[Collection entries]
——

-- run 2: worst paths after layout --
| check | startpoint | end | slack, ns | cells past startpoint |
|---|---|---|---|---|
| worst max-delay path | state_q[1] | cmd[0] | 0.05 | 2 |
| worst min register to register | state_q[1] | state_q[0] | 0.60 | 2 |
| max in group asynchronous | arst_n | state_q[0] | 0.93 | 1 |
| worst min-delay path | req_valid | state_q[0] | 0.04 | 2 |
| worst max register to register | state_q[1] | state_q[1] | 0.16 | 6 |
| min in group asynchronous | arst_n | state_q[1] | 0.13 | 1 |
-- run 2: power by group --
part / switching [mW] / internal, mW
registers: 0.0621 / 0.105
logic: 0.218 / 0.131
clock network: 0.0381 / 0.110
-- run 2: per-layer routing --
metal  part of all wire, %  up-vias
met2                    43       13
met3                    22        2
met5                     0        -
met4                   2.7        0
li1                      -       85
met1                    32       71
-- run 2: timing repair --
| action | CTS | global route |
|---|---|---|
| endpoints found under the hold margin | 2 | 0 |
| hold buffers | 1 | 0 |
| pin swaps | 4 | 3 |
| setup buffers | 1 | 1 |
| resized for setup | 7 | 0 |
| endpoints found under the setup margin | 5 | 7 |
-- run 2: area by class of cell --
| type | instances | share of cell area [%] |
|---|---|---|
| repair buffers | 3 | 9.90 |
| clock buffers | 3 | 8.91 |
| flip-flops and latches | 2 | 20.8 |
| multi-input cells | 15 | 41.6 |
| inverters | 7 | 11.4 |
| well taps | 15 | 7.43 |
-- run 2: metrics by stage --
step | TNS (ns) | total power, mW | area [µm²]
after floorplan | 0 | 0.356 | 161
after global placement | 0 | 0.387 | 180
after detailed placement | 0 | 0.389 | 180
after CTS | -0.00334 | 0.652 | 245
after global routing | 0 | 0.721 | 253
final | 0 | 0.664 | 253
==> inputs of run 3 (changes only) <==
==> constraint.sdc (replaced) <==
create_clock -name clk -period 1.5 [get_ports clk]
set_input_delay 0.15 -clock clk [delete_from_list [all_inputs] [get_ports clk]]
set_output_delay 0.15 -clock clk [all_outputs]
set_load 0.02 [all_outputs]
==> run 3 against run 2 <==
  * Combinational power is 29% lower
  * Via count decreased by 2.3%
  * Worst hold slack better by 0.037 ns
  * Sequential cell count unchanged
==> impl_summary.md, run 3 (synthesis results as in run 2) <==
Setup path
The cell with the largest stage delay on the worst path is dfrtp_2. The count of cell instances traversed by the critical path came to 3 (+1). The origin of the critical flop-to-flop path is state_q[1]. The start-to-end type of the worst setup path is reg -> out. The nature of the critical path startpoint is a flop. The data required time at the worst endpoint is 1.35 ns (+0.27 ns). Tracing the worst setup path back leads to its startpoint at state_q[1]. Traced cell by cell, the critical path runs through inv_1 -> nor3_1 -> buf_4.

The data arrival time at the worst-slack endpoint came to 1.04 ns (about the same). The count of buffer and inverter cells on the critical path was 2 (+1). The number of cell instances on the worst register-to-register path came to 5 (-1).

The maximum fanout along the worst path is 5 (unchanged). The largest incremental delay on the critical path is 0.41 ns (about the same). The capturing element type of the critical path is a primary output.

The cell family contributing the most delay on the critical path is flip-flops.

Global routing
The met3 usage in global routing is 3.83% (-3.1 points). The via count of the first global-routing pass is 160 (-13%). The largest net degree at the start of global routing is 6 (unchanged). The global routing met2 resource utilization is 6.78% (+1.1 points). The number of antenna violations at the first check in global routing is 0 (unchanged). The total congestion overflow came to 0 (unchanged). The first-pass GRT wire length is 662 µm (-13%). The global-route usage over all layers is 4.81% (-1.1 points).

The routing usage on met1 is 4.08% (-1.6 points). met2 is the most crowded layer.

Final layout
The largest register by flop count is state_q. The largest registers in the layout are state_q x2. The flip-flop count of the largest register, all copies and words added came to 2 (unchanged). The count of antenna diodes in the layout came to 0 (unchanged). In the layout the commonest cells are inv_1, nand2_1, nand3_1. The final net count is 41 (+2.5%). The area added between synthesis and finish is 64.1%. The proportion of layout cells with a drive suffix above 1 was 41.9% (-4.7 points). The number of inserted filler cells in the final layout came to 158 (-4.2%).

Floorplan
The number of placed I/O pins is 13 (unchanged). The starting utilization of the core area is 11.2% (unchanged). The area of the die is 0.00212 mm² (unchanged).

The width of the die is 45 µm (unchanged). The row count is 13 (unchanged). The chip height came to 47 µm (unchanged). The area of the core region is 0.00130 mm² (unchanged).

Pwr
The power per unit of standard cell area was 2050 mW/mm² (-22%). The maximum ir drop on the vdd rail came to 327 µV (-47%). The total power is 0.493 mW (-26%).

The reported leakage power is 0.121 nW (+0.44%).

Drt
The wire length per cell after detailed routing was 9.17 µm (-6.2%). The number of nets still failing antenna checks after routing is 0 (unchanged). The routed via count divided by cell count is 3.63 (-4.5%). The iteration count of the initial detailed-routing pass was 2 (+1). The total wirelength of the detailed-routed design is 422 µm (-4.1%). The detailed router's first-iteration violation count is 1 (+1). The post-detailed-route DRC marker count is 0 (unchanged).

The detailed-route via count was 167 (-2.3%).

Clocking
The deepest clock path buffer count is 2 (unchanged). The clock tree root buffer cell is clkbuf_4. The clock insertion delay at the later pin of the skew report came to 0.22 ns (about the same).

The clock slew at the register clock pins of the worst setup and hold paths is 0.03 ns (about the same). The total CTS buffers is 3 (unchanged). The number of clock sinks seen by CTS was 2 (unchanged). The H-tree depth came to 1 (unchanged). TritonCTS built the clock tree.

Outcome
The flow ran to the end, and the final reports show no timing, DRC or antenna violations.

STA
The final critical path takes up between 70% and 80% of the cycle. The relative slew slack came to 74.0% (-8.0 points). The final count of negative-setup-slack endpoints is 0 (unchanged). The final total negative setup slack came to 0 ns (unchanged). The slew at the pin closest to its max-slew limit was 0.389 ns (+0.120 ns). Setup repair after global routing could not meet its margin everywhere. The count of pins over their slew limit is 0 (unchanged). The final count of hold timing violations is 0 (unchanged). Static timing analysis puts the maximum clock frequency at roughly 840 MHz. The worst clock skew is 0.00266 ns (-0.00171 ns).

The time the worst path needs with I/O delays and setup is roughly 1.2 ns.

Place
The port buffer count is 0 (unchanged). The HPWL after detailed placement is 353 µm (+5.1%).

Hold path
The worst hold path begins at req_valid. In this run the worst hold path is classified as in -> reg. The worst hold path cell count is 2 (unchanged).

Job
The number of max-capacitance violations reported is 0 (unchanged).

——

* **Work instructions**:
Lines in the data that hold "part" must be located and copied.

* **Answer box**:
part / switching [mW] / internal, mW
metal  part of all wire, %  up-vias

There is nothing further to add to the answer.